**Instructions to follow:** Say how many lines in the records contain the string "family". Nothing but the number should be given.

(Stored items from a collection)
>>>>

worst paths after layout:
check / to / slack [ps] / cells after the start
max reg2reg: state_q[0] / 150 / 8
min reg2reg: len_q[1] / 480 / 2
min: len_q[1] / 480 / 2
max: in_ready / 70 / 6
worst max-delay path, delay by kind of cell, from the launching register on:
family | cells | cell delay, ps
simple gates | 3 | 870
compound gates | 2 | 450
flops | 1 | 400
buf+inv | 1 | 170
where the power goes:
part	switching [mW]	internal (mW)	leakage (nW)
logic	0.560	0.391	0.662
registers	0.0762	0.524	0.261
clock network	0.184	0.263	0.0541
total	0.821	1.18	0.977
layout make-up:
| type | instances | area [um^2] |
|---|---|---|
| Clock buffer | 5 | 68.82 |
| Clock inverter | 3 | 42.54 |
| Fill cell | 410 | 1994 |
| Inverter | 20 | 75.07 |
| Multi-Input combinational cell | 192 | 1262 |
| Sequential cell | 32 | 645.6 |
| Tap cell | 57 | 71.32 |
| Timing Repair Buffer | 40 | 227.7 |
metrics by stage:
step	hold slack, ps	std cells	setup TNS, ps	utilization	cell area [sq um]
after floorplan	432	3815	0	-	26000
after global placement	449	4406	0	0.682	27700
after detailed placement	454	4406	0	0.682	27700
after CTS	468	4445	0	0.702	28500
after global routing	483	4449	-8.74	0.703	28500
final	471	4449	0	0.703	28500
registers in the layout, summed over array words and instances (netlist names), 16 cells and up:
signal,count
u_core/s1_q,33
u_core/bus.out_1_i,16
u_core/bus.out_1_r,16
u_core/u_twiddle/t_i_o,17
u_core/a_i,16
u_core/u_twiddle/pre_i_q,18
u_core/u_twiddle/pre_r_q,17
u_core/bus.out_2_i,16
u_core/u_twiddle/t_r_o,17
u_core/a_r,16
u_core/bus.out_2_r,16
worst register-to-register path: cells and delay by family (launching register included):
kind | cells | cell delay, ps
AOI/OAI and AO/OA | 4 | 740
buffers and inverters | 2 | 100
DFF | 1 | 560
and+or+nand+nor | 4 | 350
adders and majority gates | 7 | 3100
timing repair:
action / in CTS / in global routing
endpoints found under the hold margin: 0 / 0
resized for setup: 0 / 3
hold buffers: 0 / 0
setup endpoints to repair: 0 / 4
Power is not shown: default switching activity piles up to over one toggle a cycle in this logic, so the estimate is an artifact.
===== src/rtl/serial_cmd_rx_if.sv =====
// Decoded-command bus from the serial command receiver to the LED register bank.
interface serial_cmd_rx_if;
  logic       CMD_VALID;
  logic [2:0] CMD_INSTR;
  logic [4:0] CMD_ADDR;
  logic       CMD_ERR;
  logic [7:0] ERR_COUNT;
  logic       BUSY;

  modport master (output CMD_VALID, CMD_INSTR, CMD_ADDR, CMD_ERR, ERR_COUNT, BUSY);
  modport slave  (input  CMD_VALID, CMD_INSTR, CMD_ADDR, CMD_ERR, ERR_COUNT, BUSY);
endinterface


===== src/rtl/serial_cmd_rx.sv =====
// Serial command receiver: oversamples SCLK/DATA/LATCH, shifts in MSB-first words
// and strobes validated instruction/address (or a frame error) to the LED bank.
module serial_cmd_rx #(
  parameter int MSB      = 8,
  parameter int NUM_LEDS = 23,
  parameter int TIMEOUT  = 1000
) (
  input  logic            CLK,
  input  logic            RESET,
  input  logic            SCLK,
  input  logic            DATA,
  input  logic            LATCH,
  serial_cmd_rx_if.master cmd
);

  localparam logic [3:0]  FULL_CNT = 4'(MSB);
  localparam logic [5:0]  ADDR_LIM = 6'(NUM_LEDS);
  localparam logic [15:0] TMO_LIM  = 16'(TIMEOUT);

  typedef enum logic [1:0] {IDLE, SHIFT, LATCHED} state_t;

  state_t         state, state_nxt;
  logic           sclk_p0, sclk_p1, sclk_p2;
  logic           data_p0, data_p1;
  logic           latch_p0, latch_p1, latch_p2;
  logic [1:0]     settle;
  logic           sclk_rise_p3, latch_rise_p3;
  logic [MSB-1:0] shreg, shreg_nxt;
  logic [3:0]     cnt, cnt_nxt;
  logic [15:0]    tmo, tmo_nxt;
  logic           valid_q, valid_nxt;
  logic           err_q, err_nxt;
  logic [2:0]     instr_q, instr_nxt;
  logic [4:0]     addr_q, addr_nxt;
  logic [7:0]     errcnt_q, errcnt_nxt;
  logic           do_eval;

  function automatic logic [7:0] sat_inc8(input logic [7:0] v);
    return (v == 8'hFF) ? v : v + 8'd1;
  endfunction

  function automatic logic [3:0] sat_inc4(input logic [3:0] v);
    return (v == 4'hF) ? v : v + 4'd1;
  endfunction

  // p0/p1: synchronisers; p2: edge-detect history; p3: registered edge pulses.
  // latch_p2 is held at 1 until p1 carries real samples, so a LATCH held high
  // across reset release never looks like a rising edge.
  always_ff @(posedge CLK or negedge RESET) begin
    if (!RESET) begin
      sclk_p0       <= 1'b0;
      sclk_p1       <= 1'b0;
      sclk_p2       <= 1'b0;
      data_p0       <= 1'b0;
      data_p1       <= 1'b0;
      latch_p0      <= 1'b0;
      latch_p1      <= 1'b0;
      latch_p2      <= 1'b1;
      settle        <= 2'd0;
      sclk_rise_p3  <= 1'b0;
      latch_rise_p3 <= 1'b0;
    end else begin
      sclk_p0       <= SCLK;
      sclk_p1       <= sclk_p0;
      sclk_p2       <= sclk_p1;
      data_p0       <= DATA;
      data_p1       <= data_p0;
      latch_p0      <= LATCH;
      latch_p1      <= latch_p0;
      latch_p2      <= (settle == 2'd2) ? latch_p1 : latch_p2;
      settle        <= (settle == 2'd2) ? settle : settle + 2'd1;
      sclk_rise_p3  <= sclk_p1 & ~sclk_p2;
      latch_rise_p3 <= latch_p1 & ~latch_p2;
    end
  end

  always_ff @(posedge CLK or negedge RESET) begin
    if (!RESET) begin
      state    <= IDLE;
      shreg    <= '0;
      cnt      <= '0;
      tmo      <= '0;
      valid_q  <= 1'b0;
      err_q    <= 1'b0;
      instr_q  <= '0;
      addr_q   <= '0;
      errcnt_q <= '0;
    end else begin
      state    <= state_nxt;
      shreg    <= shreg_nxt;
      cnt      <= cnt_nxt;
      tmo      <= tmo_nxt;
      valid_q  <= valid_nxt;
      err_q    <= err_nxt;
      instr_q  <= instr_nxt;
      addr_q   <= addr_nxt;
      errcnt_q <= errcnt_nxt;
    end
  end

  always_comb begin
    state_nxt  = state;
    shreg_nxt  = shreg;
    cnt_nxt    = cnt;
    tmo_nxt    = tmo;
    valid_nxt  = 1'b0;
    err_nxt    = 1'b0;
    instr_nxt  = instr_q;
    addr_nxt   = addr_q;
    errcnt_nxt = errcnt_q;
    do_eval    = 1'b0;
    unique case (state)
      IDLE: begin
        tmo_nxt = '0;
        if (latch_rise_p3) begin
          do_eval   = 1'b1;
          state_nxt = LATCHED;
        end else if (sclk_rise_p3) begin
          shreg_nxt = {shreg[MSB-2:0], data_p1};
          cnt_nxt   = sat_inc4(cnt);
          state_nxt = SHIFT;
        end
      end
      SHIFT: begin
        // Latch wins over a coincident SCLK rise: that bit is dropped.
        if (latch_rise_p3) begin
          do_eval   = 1'b1;
          tmo_nxt   = '0;
          state_nxt = LATCHED;
        end else if (sclk_rise_p3) begin
          shreg_nxt = {shreg[MSB-2:0], data_p1};
          cnt_nxt   = sat_inc4(cnt);
          tmo_nxt   = '0;
        end else if (tmo == TMO_LIM) begin
          cnt_nxt   = '0;
          tmo_nxt   = '0;
          state_nxt = IDLE;
        end else begin
          tmo_nxt   = tmo + 16'd1;
        end
      end
      LATCHED: begin
        tmo_nxt = '0;
        if (!latch_p1) begin
          cnt_nxt   = '0;
          state_nxt = IDLE;
        end
      end
      default: state_nxt = IDLE;
    endcase
    if (do_eval) begin
      if (cnt == FULL_CNT && {1'b0, shreg[4:0]} < ADDR_LIM) begin
        valid_nxt = 1'b1;
        instr_nxt = shreg[MSB-1:MSB-3];
        addr_nxt  = shreg[4:0];
      end else begin
        err_nxt    = 1'b1;
        errcnt_nxt = sat_inc8(errcnt_q);
      end
    end
  end

  assign cmd.CMD_VALID = valid_q;
  assign cmd.CMD_ERR   = err_q;
  assign cmd.CMD_INSTR = instr_q;
  assign cmd.CMD_ADDR  = addr_q;
  assign cmd.ERR_COUNT = errcnt_q;
  assign cmd.BUSY      = (state == SHIFT);

endmodule


===== src/flat_wrapper.sv =====
// flat-port wrapper written by rule: the top's interface ports become plain ports
module serial_cmd_rx_flat 
#(
  parameter int MSB      = 8,
  parameter int NUM_LEDS = 23,
  parameter int TIMEOUT  = 1000
)
  (CLK, RESET, SCLK, DATA, LATCH, cmd_CMD_VALID, cmd_CMD_INSTR, cmd_CMD_ADDR, cmd_CMD_ERR, cmd_ERR_COUNT, cmd_BUSY);
  serial_cmd_rx_if cmd_i ();
  input  logic CLK;
  input  logic RESET;
  input  logic SCLK;
  input  logic DATA;
  input  logic LATCH;
  output wire logic [$bits(cmd_i.CMD_VALID)-1:0] cmd_CMD_VALID;
  output wire logic [$bits(cmd_i.CMD_INSTR)-1:0] cmd_CMD_INSTR;
  output wire logic [$bits(cmd_i.CMD_ADDR)-1:0] cmd_CMD_ADDR;
  output wire logic [$bits(cmd_i.CMD_ERR)-1:0] cmd_CMD_ERR;
  output wire logic [$bits(cmd_i.ERR_COUNT)-1:0] cmd_ERR_COUNT;
  output wire logic [$bits(cmd_i.BUSY)-1:0] cmd_BUSY;
  assign cmd_CMD_VALID = cmd_i.CMD_VALID;
  assign cmd_CMD_INSTR = cmd_i.CMD_INSTR;
  assign cmd_CMD_ADDR = cmd_i.CMD_ADDR;
  assign cmd_CMD_ERR = cmd_i.CMD_ERR;
  assign cmd_ERR_COUNT = cmd_i.ERR_COUNT;
  assign cmd_BUSY = cmd_i.BUSY;
  serial_cmd_rx #(.MSB(MSB), .NUM_LEDS(NUM_LEDS), .TIMEOUT(TIMEOUT)) u_core (.CLK(CLK), .RESET(RESET), .SCLK(SCLK), .DATA(DATA), .LATCH(LATCH), .cmd(cmd_i));
endmodule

<<<<

**Response area:** 2